Although it may seem obvious, the basic ways you can take care of yourself are critical. Ensure that you are properly hydrated, scheduling water breaks if necessary. Make time to ensure you are getting nutritious meals and do your best to get enough sleep. These basics of self-care can often fall by the wayside when you are particularly stressed or dealing with new situations, but they are important to keep in mind to ensure the longevity of your career.

It's also important to take as much control over your schedule as possible. When you can go back to work, it doesn’t mean you have to and it doesn’t mean you have to jump right back into a fully booked schedule. Take as many or as few patients as you feel comfortable with while following the new CMTO and public health guidelines. Even though you’re just coming off of a long break, you shouldn’t feel guilty about taking breaks once you go back to work if you need to.

Beyond the Physical

The therapeutic relationship you have with patients is an important part of treatment. Once you return to work it will remain just as important, but some of the specific concerns you have may change. When you return to work, things will look different with the use of personal protective equipment and new procedures introduced. Some patients may resist adapting to the new requirements, and others may be anxious in general about the proximity and touch a massage therapy treatment usually requires.

It can be difficult to hold firm and do what needs to be done when a patient is resistant, and if patients are anxious about getting sick or have other concerns about the new reality, it can be difficult to reassure them. To avoid this, it’s important to be clear about what the new requirements are. You need to kindly and thoroughly explain what the patient can now expect from you and what you expect from them before beginning their first treatment after reopening. This can be worked into any new screening requirements. This can reassure concerned patients and make it easier to enforce any boundaries for patients who are reluctant to adapt.

Reopening after a prolonged shut down, especially when having to make changes to how you operate, can feel overwhelming. By planning in advance how you will communicate these changes to your patients, you can feel more in control. It can also help control some of the stress you may be feeling from the unknowns of how patients will react once you’re back to work.

When You Go Back To Work

There are several things you can keep in mind once you’re able to go back to work to ensure that you prevent injury as you get back into the swing of things.
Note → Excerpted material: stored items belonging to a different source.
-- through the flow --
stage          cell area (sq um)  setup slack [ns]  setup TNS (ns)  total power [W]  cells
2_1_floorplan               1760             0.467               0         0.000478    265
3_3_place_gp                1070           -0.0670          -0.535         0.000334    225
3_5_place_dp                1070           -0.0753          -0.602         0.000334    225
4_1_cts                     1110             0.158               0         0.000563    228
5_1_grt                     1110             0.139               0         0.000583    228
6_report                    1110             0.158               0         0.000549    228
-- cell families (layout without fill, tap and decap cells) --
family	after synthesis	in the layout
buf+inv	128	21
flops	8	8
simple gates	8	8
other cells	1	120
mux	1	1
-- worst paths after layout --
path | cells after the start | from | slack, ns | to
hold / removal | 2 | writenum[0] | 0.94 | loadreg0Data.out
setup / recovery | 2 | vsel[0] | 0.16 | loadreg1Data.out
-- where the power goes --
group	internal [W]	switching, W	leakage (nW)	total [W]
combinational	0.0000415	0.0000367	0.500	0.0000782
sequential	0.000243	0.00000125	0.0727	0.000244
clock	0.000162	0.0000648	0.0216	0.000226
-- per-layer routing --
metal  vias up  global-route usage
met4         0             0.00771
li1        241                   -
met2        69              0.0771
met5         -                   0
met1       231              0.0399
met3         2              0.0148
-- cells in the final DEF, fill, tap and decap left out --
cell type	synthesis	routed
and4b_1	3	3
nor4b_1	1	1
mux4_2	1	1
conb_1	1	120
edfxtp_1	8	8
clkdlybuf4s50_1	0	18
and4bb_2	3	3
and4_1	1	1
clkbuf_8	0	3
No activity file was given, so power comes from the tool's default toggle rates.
<file path="/design/flow/run.sh">
#!/bin/bash
# OpenROAD 26Q1-2900-gdf79404cd8, Yosys 0.63+post, stock flow scripts
make -C /OpenROAD-flow-scripts/flow DESIGN_CONFIG=/design/flow/config.mk WORK_HOME=/design/flow/orfs finish
</file>
<file path="/design/flow/config.mk">
export PLATFORM = sky130hd
export DESIGN_NAME = controller
export DESIGN_NICKNAME = controller
export VERILOG_FILES = /design/flow/design.v
export SDC_FILE = /design/flow/constraint.sdc
export NUM_CORES = 4
export LEC_CHECK = 1
export CORE_UTILIZATION = 30
</file>
<file path="/design/flow/constraint.sdc">
current_design controller

set clk_period 1.0
set clk_io_pct 0.2

create_clock -name clk0 -period $clk_period [get_ports {clk}]

set non_clock_inputs [all_inputs -no_clocks]
set_input_delay [expr $clk_period * $clk_io_pct] -clock clk0 $non_clock_inputs
set_output_delay [expr $clk_period * $clk_io_pct] -clock clk0 [all_outputs]
</file>
<file path="/design/flow/design.v">
module DFlipFlop(clk,in,out);
  parameter n=1;
  input clk;
  input [n-1:0] in;
  output [n-1:0] out;
  reg [n-1:0] out;
  always @(posedge clk)
    out = in;
endmodule
module controller(clk, ALUop, op, shift, opcode, readnum, writenum, loada, loadb, write, asel, bsel, loadc, loads, reset, loadpc, msel, mwrite, loadir, nsel, vsel );      
	input clk, reset;
        input [1:0] ALUop, op, shift;
        input [2:0] opcode, readnum, writenum;
        output loada, loadb, write, asel, bsel, loadc, loads, loadpc, msel, mwrite, loadir;
      	output [1:0] nsel, vsel;
	wire [4:0] currentState, nextState; 
	wire [2:0] opcode;
	wire [1:0] operation;
	reg [4:0] nextStateToBeUpdated;
	reg [14:0] inputData;
	assign nextState= reset? 5'b00000: nextStateToBeUpdated;
	DFlipFlop #(5) StateUpdate(clk, nextState, currentState);
	assign nsel= inputData[14:13];
	assign vsel= inputData[12:11];
	assign loada= inputData[10];
	assign loadb= inputData[9];
	assign write= inputData[8];
	assign asel= inputData[7];
	assign bsel= inputData[6];
	assign loads= inputData[5];
	assign loadc= inputData[4];
	assign loadpc= inputData[3];
	assign msel= inputData[2];
	assign mwrite= inputData[1];
	assign loadir= inputData[0];
	always @(*) begin
		casex({currentState, opcode, op})
			{5'b00000, 3'bxxx, 2'bxx}: inputData= 15'b000000000000000;
			{5'b00001, 3'bxxx, 2'bxx}:	inputData= 15'b000000000001000;
			{5'b00010, 3'bxxx, 2'bxx}: inputData= {inputData[14:4], 1'b0, inputData[2:0]};
			{5'b00011, 3'bxxx, 2'bxx}: inputData= {inputData[14:1], 1'b1};
			{5'b00100, 3'b110, 2'b10}: inputData= {2'b00, 2'b01, inputData[10:9], 1'b1, inputData[7:1], 1'b0};
			{5'b00100, 3'b110, 2'b00}: inputData= {2'b10, inputData[12:1], 1'b0};
			{5'b00110, 3'b110, 2'b00}: inputData= {inputData[14:10], 1'b1, inputData[8:0]};
			{5'b00111, 3'b110, 2'b00}: inputData= {inputData[14:10], 1'b0, inputData[8], 2'b10, inputData[5], 1'b1, inputData[3:0]};
			{5'b00101, 3'b110, 2'b00}: inputData= {2'b01, 2'b11, inputData[10:9], 1'b1, inputData[7:5], 1'b0, inputData[3:0]};
			{5'b00100, 3'b101, 2'b00}: inputData= {2'b10, inputData[12:1], 1'b0};
			{5'b00110, 3'b101, 2'b00}: inputData= {inputData[14:10], 1'b1, inputData[8:0]};
			{5'b01000, 3'b101, 2'b00}: inputData= {2'b00, inputData[12:10], 1'b0, inputData[8:0]};
			{5'b01001, 3'b101, 2'b00}: inputData= {inputData[14:11], 2'b10, inputData[8:0]};
			{5'b01010, 3'b101, 2'b00}: inputData= {inputData[14:11], 1'b0, inputData[9:8], 2'b00, inputData[5], 1'b1, inputData[3:0]};
			{5'b00101, 3'b101, 2'b00}: inputData= {2'b01, 2'b11, inputData[10:9], 1'b1, inputData[7:5], 1'b0, inputData[3:0]};
			{5'b00100, 3'b101, 2'b01}: inputData= {2'b10, inputData[12:1], 1'b0};
			{5'b00110, 3'b101, 2'b01}: inputData= {inputData[14:11], 2'b01, inputData[8:0]};
			{5'b01000, 3'b101, 2'b01}: inputData= {2'b00, inputData[12:10], 1'b0, inputData[8:0]};
			{5'b01001, 3'b101, 2'b01}: inputData= {inputData[14:11], 2'b10, inputData[8:0]};
			{5'b00101, 3'b101, 2'b01}: inputData= {inputData[14:11], 1'b0, inputData[9:8], 3'b001, inputData[5:0]};
			{5'b00100, 3'b101, 2'b10}: inputData= {2'b10, inputData[12:1], 1'b0};
			{5'b00110, 3'b101, 2'b10}: inputData= {inputData[14:11], 2'b01, inputData[8:0]};
			{5'b01000, 3'b101, 2'b10}: inputData= {2'b00, inputData[12:10], 1'b0, inputData[8:0]};
			{5'b01001, 3'b101, 2'b10}: inputData= {inputData[14:11], 2'b10, inputData[8:0]};
			{5'b01011, 3'b101, 2'b10}: inputData= {inputData[14:11], 1'b0, inputData[9:8], 2'b00, inputData[5], 1'b1, inputData[3:0]};
			{5'b00101, 3'b101, 2'b10}: inputData= {2'b01, 2'b11, inputData[10:9], 1'b1, inputData[7:5], 1'b0, inputData[3:0]};
			{5'b00100, 3'b101, 2'b11}: inputData= {2'b10, inputData[12:1], 1'b0};
			{5'b00110, 3'b101, 2'b11}: inputData= {inputData[14:11], 2'b01, inputData[8:0]};
			{5'b01100, 3'b101, 2'b11}: inputData= {inputData[14:10], 1'b0, inputData[8], 2'b10, inputData[5], 1'b1, inputData[3:0]};
			{5'b00101, 3'b101, 2'b11}: inputData= {2'b01, 2'b11, inputData[10:9], 1'b1, inputData[7:5], 1'b0, inputData[3:0]};
			{5'b00100, 3'b011, 2'b00}: inputData= {2'b00, inputData[12:1], 1'b0};
			{5'b01001, 3'b011, 2'b00}: inputData= {inputData[14:11], 2'b10, inputData[8:0]};
			{5'b01101, 3'b011, 2'b00}: inputData= {inputData[14:11], 1'b0, inputData[9:8], 2'b01, inputData[5], 1'b1, inputData[3:0]};
			{5'b01110, 3'b011, 2'b00}: inputData= {inputData[14:5], 1'b0, inputData[3], 2'b10, inputData[0]};
			{5'b00101, 3'b011, 2'b00}: inputData= {2'b01, 2'b00, inputData[10:9], 1'b1, inputData[7:0]};
			{5'b00100, 3'b100, 2'b00}: inputData= {2'b00, inputData[12:1], 1'b0};
			{5'b01001, 3'b100, 2'b00}: inputData= {inputData[14:11], 2'b10, inputData[8:0]};
			{5'b01111, 3'b100, 2'b00}: inputData= {inputData[14:11], 1'b0, inputData[9:8], 2'b01, inputData[5], 1'b1, inputData[3:0]};
			{5'b10000, 3'b100, 2'b00}: inputData= {2'b01, inputData[12:5], 1'b0, inputData[3:0]};
			{5'b00110, 3'b100, 2'b00}: inputData= {inputData[14:11], 2'b01, inputData[8:0]};
			{5'b00101, 3'b100, 2'b00}: inputData= {inputData[14:10], 1'b0, inputData[8:3], 2'b11, inputData[0]};
		endcase
	end
	always @(*) begin
		casex({currentState, opcode, op})
			{5'b00000, 3'bxxx, 2'bxx}: nextStateToBeUpdated= 5'b00010;
			{5'b00001, 3'bxxx, 2'bxx}:	nextStateToBeUpdated= 5'b00010;
			{5'b00010, 3'bxxx, 2'bxx}: nextStateToBeUpdated= 5'b00011;
			{5'b00011, 3'bxxx, 2'bxx}: nextStateToBeUpdated= 5'b00100;
			{5'b00101, 3'bxxx, 2'bxx}: nextStateToBeUpdated= 5'b00001;
			{5'b00100, 3'b110, 2'b10}: nextStateToBeUpdated= 5'b00001;
			{5'b00100, 3'b110, 2'b00}: nextStateToBeUpdated= 5'b00110;
			{5'b00110, 3'b110, 2'b00}: nextStateToBeUpdated= 5'b00111;
			{5'b00111, 3'b110, 2'b00}: nextStateToBeUpdated= 5'b00101;
			{5'b00100, 3'b101, 2'b00}:  nextStateToBeUpdated= 5'b00110;
			{5'b00110, 3'b101, 2'b00}: nextStateToBeUpdated= 5'b01000;
			{5'b01000, 3'b101, 2'b00}: nextStateToBeUpdated= 5'b01001;
			{5'b01001, 3'b101, 2'b00}: nextStateToBeUpdated= 5'b01010;
			{5'b01010, 3'b101, 2'b00}: nextStateToBeUpdated= 5'b00101;
			{5'b00100, 3'b101, 2'b01}: nextStateToBeUpdated= 5'b00110;
			{5'b00110, 3'b101, 2'b01}: nextStateToBeUpdated= 5'b01000;
			{5'b01000, 3'b101, 2'b01}: nextStateToBeUpdated= 5'b01001;
			{5'b01001, 3'b101, 2'b01}: nextStateToBeUpdated= 5'b00101;
			{5'b00100, 3'b101, 2'b10}: nextStateToBeUpdated= 5'b00110;
			{5'b00110, 3'b101, 2'b10}: nextStateToBeUpdated= 5'b01000;
			{5'b01000, 3'b101, 2'b10}: nextStateToBeUpdated= 5'b01001;
			{5'b01001, 3'b101, 2'b10}: nextStateToBeUpdated= 5'b01011;
			{5'b01011, 3'b101, 2'b10}: nextStateToBeUpdated= 5'b00101;
			{5'b00100, 3'b101, 2'b11}: nextStateToBeUpdated= 5'b00110;
			{5'b00110, 3'b101, 2'b11}: nextStateToBeUpdated= 5'b01100;
			{5'b01100, 3'b101, 2'b11}: nextStateToBeUpdated= 5'b00101;
			{5'b00100, 3'b011, 2'b00}: nextStateToBeUpdated= 5'b01001;
			{5'b01001, 3'b011, 2'b00}: nextStateToBeUpdated= 5'b01101;
			{5'b01101, 3'b011, 2'b00}: nextStateToBeUpdated= 5'b01110;
			{5'b01110, 3'b011, 2'b00}: nextStateToBeUpdated= 5'b00101;
			{5'b00100, 3'b100, 2'b00}: nextStateToBeUpdated= 5'b01001;
			{5'b01001, 3'b100, 2'b00}: nextStateToBeUpdated= 5'b01111;
			{5'b01111, 3'b100, 2'b00}: nextStateToBeUpdated= 5'b10000;
			{5'b10000, 3'b100, 2'b00}: nextStateToBeUpdated= 5'b00110;
			{5'b00110, 3'b100, 2'b00}: nextStateToBeUpdated= 5'b00101;
		endcase
	end
endmodule
</file>
==> flow_metrics.tcl <==
# flow metrics
set metrics [dict create \
    avgSynthCellArea_sq_um 6.869 \
    worst_pin_slew_ns 0.8055 \
    drtIter0Drc 246 \
    synth_cells 292 \
    hold_viol 0 \
    timing.slew.headroom_pct 46.07 \
    clk_pin_slew_ns 0.04 \
    xor_area_share_pct 1.310 \
    die_area_sq_um 7017 \
    async_reset_ff_share_pct 0 \
    grt.overflow.total 0 \
    warnings 35 \
    grt_max_degree 27 \
    drt-met1-wl_microns 3374 \
    top_cells_by_count "34 x nor2_1, 28 x nand2_1, 19 x dlxtn_1" \
    grt_pass1_wl_microns 12660 \
    vdd_ir_drop_max_mv 0.6615 \
    critPathKind "primary input to register" \
    synth-seq-cells 24 \
    crit_buf_inv 1 \
    ys_cells 292 \
    worstSetupEndpointType "register" \
    unclocked_regs 19 \
    cts_buffers 3 \
    area_growth_pct 13.10 \
    rsz0062_at_grt "no" \
    yosysMostFrequentCell "nor2_1" \
    ys_sh_mux_pct 0 \
    met2_length_microns 3452 \
    status "completed" \
    hp-class "primary input to register" \
    logic_family "simple AND/OR/NAND/NOR gates" \
    antenna_cells_inserted 0 \
    required_ns 1.11 \
    synth_adder_area_share_pct 0 \
    synth_cell_types 63 \
    placed_cells 371 \
    drtPass1Iterations 5 \
    maxSlewViolCount 0 \
    drc 0 \
    syn-cell-area_sq_um 2006 \
    place_hpwl_microns 5904 \
    dieHeight_microns 83.77 \
    synth-edff-count 0 \
    wl_per_cell_microns 21.28 \
    gp_congestion 0.9941 \
    htreeDepth 1 \
    cpMaxStageDelayCell "clkdlybuf4s50_1" \
    port_buffers 20 \
    routed_via_density 6.392 \
    rows 29 \
    crit_path_max_incr_delay_ns 0.54 \
    finalCritPeriodShare_pct 70.24 \
    top_cell_area_share_pct 14.22 \
    synthTopCellsByArea "dlxtn_1 14%, nor2_1 6.4%, nand2_1 5.2%, dfxtp_1 5.0%, nand3_1 4.5%" \
    grt_antenna_before_repair 0 \
    yosys_most_used_dff "dlxtn_1" \
    die_x_microns 83.77 \
    ys_warn_count 2 \
    setup_viol 0 \
    cts_tree "done" \
    clock_path_buffers 2 \
    largest_area_cell "dlxtn_1" \
    p_leak_uw 0.0008787 \
    cts.repair.resized 0 \
    core_sq_um 6386 \
    clock.fmax_mhz 1424 \
    wirelength_microns 7979 \
    critPathArrivalTime_ns 0.81 \
    fp_util_pct 31.41 \
    min_period_ns 0.7024 \
    drive_gt1_share_pct 7.383 \
    critPathTopFamily "buffers and inverters" \
    ys_area_sq_um 2006 \
    io-pin-count 32 \
    untimed_endpoints 33 \
    yosys.area_share.simple_pct 49.91 \
    grt_pass1_vias 2224 \
    start_kind "primary input" \
    vias 2397 \
    dr.max_layer_used "met4" \
    maxCapViolCount 0 \
    post_cts_buffers 0 \
    met3WireLength_microns 774 \
    grt_use_total_pct 23.78 \
    crit_chain "clkdlybuf4s50_1 -> nor2b_1" \
    cts_hold_buf 0 \
    ctsRootBufferMaster "clkbuf_8" \
    setup-tns-final_ns 0 \
    critPathMaxFanout 5 \
    ys_sh_aoi_pct 23.02 \
    power_density_nw_per_um2 427.6 \
    stdcell_count 375 \
    ant_nets 0 \
]
metal layers:
layer  vias to the layer above  track usage [%]
met5                         -                0
met4                         0            9.553
met3                        34            4.317
met2                       150            35.77
met1                      1111            33.99
li1                       1102                -
metrics by stage:
step                total power, uW  hold WS [ns]  cell area (sq um)  util, %  worst slack (ns)
floorplan                     478.1        0.2716               2006        -            0.6641
global placement              599.5        0.8267               2223    34.82           0.08894
detailed placement            588.6        0.8437               2223    34.82           0.06982
CTS                           969.0        0.6241               2268    35.52            0.2966
global route                   1032        0.6362               2268    35.52            0.2738
finish                        970.0        0.6211               2268    35.52            0.2976
report_power, final:
| part | switching [uW] | internal [uW] |
|---|---|---|
| Combinational | 233 | 110 |
| Sequential | 12.7 | 244 |
| Clock | 96.1 | 273 |
worst paths after layout:
check,end,depth (start not counted),start
setup / recovery,StateUpdate.out[0],2,reset
hold / removal,StateUpdate.out[1],2,reset
layout make-up:
type | count | area, sq um
Multi-Input combinational cell | 241 | 1493
Timing Repair Buffer | 24 | 230.2
Fill cell | 689 | 4118
Inverter | 5 | 18.77
Sequential cell | 24 | 385.4
Tap cell | 77 | 96.34
Clock buffer | 4 | 45.04
sequential cells by signal, summed over array words and instances (netlist names):
signal,cells
nextStateToBeUpdated,5
StateUpdate.out,5
inputData,14
kinds of logic after synthesis:
| group | Yosys count |
|---|---|
| other | 1 |
| AND-OR/OR-AND | 63 |
| latches | 19 |
| XOR/XNOR | 3 |
| buffers and inverters | 27 |
| AND/OR/NAND/NOR | 174 |
| flip-flops | 5 |
cell usage in the layout (no fill, tap or decap), types with 3 or more instances in the layout:
cell / count
clkdlybuf4s50_1: 20
a21oi_1: 14
a21o_1: 3
nor2b_1: 13
o21ai_0: 14
nand2b_1: 5
dlxtn_1: 19
inv_1: 5
a211oi_1: 3
nor3_1: 10
dfxtp_1: 5
nor3b_1: 7
nand3_1: 18
or3_1: 4
a22oi_1: 3
or2_2: 3
and3_1: 3
nor2_1: 34
and4b_1: 3
nand4_1: 13
buf_4: 4
o22ai_1: 4
nand2_1: 28
clkbuf_8: 3
and3b_1: 3
nor4_1: 12
Power is estimated from default activity; no workload was simulated.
One common injury that RMTs experience is tenosynovitis, which is when adhesions develop between the tendon and surrounding synovial sheath. This usually affects the thumb, but you can attempt to avoid it and prevent its potential negative impact on your career. Stretch those tendons after each massage to keep flexible and use self-massage to reduce any adhesions that may develop.

Another common injury that it can be hard for RMTs to avoid, even with the best body mechanics, can be neck extension. To avoid this try not to watch your strokes and rely on what you feel to avoid holding your head in flexion. Many RMTs also experience shoulder pain, possibly because your arms are often held in a position of flexion or abduction. To avoid this, once you’re working you can try to depend on your core rather than your shoulders to generate pressure.

These are only some of the common injuries among RMTs, but you should be paying attention to any areas of potential injury that were particularly common for you in the past.

The Many Benefits 

There are many benefits to focusing on self-care. It can prevent the negative effects of mental, physical and emotional stress. It can prevent the burnout that can be caused by chronic stress and can lead to being unable to work at all.

Self-care is especially crucial as you prepare to go back to work. In the weeks and months off, you may no longer be used to the stressful demands of your job. There can be some fear and trepidation about returning, both among RMTs and patients. Even once you have returned, things won’t be quite like they were before. Self-care can help you to survive and thrive as a professional during this challenging time.